Information provided START

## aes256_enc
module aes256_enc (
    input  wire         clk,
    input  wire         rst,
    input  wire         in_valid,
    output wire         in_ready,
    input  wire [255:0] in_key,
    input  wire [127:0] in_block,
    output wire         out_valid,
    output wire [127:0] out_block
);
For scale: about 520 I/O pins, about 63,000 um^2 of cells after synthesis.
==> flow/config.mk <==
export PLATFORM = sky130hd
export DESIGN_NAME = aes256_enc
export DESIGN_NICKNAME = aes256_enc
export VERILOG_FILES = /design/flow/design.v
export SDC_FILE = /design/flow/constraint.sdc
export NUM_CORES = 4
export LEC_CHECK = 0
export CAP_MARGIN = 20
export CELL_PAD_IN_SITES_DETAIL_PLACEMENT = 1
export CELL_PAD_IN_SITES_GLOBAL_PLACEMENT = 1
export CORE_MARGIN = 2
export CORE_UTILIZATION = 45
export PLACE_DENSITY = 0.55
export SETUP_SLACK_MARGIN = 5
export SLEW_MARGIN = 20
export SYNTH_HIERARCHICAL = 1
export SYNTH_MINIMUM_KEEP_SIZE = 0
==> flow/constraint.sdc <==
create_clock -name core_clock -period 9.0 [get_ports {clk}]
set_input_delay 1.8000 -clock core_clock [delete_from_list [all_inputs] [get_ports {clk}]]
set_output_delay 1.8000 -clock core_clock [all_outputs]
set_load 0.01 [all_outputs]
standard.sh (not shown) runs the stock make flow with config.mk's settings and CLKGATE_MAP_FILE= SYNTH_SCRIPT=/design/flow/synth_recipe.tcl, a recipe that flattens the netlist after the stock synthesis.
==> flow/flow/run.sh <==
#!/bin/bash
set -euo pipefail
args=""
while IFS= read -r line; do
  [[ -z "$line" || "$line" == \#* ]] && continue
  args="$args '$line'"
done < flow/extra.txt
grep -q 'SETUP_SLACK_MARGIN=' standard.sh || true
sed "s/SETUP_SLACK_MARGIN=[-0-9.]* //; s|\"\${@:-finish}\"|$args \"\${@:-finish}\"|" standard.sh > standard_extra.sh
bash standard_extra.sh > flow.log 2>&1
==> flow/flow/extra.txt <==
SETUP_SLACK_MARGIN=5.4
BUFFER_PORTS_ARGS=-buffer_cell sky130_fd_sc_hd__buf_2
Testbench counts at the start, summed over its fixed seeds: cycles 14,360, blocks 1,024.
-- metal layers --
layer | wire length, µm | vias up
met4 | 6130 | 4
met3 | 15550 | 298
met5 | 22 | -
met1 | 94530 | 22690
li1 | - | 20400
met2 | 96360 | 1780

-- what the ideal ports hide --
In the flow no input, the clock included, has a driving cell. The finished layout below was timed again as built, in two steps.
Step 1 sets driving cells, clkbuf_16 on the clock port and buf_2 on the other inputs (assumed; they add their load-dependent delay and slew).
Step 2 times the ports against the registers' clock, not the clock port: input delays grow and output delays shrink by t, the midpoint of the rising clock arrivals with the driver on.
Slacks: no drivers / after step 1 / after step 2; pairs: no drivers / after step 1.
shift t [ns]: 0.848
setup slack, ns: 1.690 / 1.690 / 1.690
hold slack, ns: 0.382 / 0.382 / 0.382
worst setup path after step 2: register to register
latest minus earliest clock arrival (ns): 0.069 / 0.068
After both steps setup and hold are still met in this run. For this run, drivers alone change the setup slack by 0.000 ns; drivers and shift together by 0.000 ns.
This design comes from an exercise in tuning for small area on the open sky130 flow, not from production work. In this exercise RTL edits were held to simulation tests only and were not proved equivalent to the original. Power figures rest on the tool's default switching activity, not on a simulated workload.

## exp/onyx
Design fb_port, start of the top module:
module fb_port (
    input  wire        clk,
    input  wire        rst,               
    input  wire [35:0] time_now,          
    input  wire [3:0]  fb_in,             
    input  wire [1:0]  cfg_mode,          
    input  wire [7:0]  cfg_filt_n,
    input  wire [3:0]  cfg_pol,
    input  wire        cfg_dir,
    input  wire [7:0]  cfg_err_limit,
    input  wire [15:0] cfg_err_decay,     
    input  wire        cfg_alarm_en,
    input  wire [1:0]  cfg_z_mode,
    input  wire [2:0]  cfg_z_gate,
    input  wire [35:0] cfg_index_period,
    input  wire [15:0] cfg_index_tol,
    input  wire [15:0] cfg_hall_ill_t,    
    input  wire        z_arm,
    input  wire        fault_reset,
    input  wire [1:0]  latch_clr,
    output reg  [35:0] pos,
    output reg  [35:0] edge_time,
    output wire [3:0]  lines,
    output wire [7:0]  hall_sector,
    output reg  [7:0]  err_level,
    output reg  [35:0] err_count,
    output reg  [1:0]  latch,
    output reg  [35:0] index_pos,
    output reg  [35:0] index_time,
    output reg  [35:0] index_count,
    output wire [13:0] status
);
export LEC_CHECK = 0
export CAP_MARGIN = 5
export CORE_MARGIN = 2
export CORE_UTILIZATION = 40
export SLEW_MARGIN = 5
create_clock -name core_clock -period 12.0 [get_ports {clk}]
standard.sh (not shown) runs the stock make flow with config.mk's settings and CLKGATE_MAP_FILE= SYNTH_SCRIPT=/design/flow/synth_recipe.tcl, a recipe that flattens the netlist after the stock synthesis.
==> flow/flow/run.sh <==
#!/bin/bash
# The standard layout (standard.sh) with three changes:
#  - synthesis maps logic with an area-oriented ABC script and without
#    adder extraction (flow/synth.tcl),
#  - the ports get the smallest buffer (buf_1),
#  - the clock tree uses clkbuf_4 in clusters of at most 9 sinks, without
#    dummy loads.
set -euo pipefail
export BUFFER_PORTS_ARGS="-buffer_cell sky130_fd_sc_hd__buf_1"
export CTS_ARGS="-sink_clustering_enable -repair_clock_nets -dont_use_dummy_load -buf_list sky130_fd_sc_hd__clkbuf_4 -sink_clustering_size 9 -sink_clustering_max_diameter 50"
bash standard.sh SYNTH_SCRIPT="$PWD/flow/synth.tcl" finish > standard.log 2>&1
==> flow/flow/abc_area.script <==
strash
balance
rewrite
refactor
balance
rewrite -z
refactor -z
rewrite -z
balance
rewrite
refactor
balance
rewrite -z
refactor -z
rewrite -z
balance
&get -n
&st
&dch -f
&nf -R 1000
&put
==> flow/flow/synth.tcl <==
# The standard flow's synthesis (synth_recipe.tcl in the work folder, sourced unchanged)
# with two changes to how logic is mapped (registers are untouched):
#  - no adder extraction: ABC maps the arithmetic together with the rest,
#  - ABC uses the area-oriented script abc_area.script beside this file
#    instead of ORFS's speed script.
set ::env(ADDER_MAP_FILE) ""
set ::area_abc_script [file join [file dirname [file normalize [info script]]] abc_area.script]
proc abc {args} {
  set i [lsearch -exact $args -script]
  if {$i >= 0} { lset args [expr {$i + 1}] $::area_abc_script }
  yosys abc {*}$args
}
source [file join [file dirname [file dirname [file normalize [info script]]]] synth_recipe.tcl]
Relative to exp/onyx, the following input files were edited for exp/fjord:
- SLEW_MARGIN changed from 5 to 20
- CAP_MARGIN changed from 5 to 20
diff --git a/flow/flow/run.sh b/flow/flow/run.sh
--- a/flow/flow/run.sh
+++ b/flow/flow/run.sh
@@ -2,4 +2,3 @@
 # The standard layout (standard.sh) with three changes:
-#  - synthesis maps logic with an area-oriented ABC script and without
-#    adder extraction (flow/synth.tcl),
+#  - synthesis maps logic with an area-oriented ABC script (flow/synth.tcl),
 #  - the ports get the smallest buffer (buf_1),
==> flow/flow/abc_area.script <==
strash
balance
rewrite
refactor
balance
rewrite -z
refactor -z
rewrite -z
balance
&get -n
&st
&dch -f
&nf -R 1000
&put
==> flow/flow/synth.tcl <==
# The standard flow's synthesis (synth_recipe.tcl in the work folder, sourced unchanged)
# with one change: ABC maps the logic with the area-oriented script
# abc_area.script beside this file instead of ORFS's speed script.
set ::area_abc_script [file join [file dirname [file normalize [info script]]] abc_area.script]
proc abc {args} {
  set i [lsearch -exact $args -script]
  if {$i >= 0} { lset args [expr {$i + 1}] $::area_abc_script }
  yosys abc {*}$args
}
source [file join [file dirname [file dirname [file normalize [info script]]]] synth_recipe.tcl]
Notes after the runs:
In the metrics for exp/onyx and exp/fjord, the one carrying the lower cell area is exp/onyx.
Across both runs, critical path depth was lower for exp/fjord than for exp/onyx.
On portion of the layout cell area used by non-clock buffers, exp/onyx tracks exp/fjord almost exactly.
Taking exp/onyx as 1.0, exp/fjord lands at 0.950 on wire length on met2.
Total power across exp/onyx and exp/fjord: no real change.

Information provided END

* **What to work on**
Could you return exactly the lines above from the line with "export NUM_CORES = 4" to the line with "create_clock -name core_clock -period 9.0", both included, and nothing else?

* **Your response**
export NUM_CORES = 4
export LEC_CHECK = 0
export CAP_MARGIN = 20
export CELL_PAD_IN_SITES_DETAIL_PLACEMENT = 1
export CELL_PAD_IN_SITES_GLOBAL_PLACEMENT = 1
export CORE_MARGIN = 2
export CORE_UTILIZATION = 45
export PLACE_DENSITY = 0.55
export SETUP_SLACK_MARGIN = 5
export SLEW_MARGIN = 20
export SYNTH_HIERARCHICAL = 1
export SYNTH_MINIMUM_KEEP_SIZE = 0
==> flow/constraint.sdc <==
create_clock -name core_clock -period 9.0 [get_ports {clk}]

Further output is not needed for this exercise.